> [INPUT MATERIAL]
<file path="config.mk">
export PLATFORM = sky130hd
export DESIGN_NAME = ds_link_tx
export DESIGN_NICKNAME = d
export VERILOG_FILES = /design/src/rtl/ds_link_tx.sv
export SDC_FILE = /design/constraint.sdc
export NUM_CORES = 1
export LEC_CHECK = 0
export BUFFER_PORTS_ARGS = -buffer_cell sky130_fd_sc_hd__buf_2
export CAP_MARGIN = 20
export CORE_ASPECT_RATIO = 0.8
export CORE_MARGIN = 2
export CORE_UTILIZATION = 60
export CTS_CLUSTER_SIZE = 30
export DETAILED_ROUTE_END_ITERATION = 10
export PLACE_DENSITY_LB_ADDON = 0.1
export SYNTH_ARGS = -nofsm -noshare
export SYNTH_HDL_FRONTEND = slang
export SYNTH_SLANG_ARGS = --single-unit
export TNS_END_PERCENT = 5
</file>
<file path="constraint.sdc">
create_clock -name clk -period 5.4 [get_ports clk]
set_input_delay 1.08 -clock clk [delete_from_list [all_inputs] [get_ports clk]]
set_output_delay 1.08 -clock clk [all_outputs]
set_load 0.02 [all_outputs]
</file>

> [PROBLEM DESCRIPTION] Everything from the line containing "set_output_delay 1.08 -clock" to the final line of the entries above should be output exactly, and nothing more.

> [TASK OUTPUT]
set_output_delay 1.08 -clock clk [all_outputs]
set_load 0.02 [all_outputs]
</file>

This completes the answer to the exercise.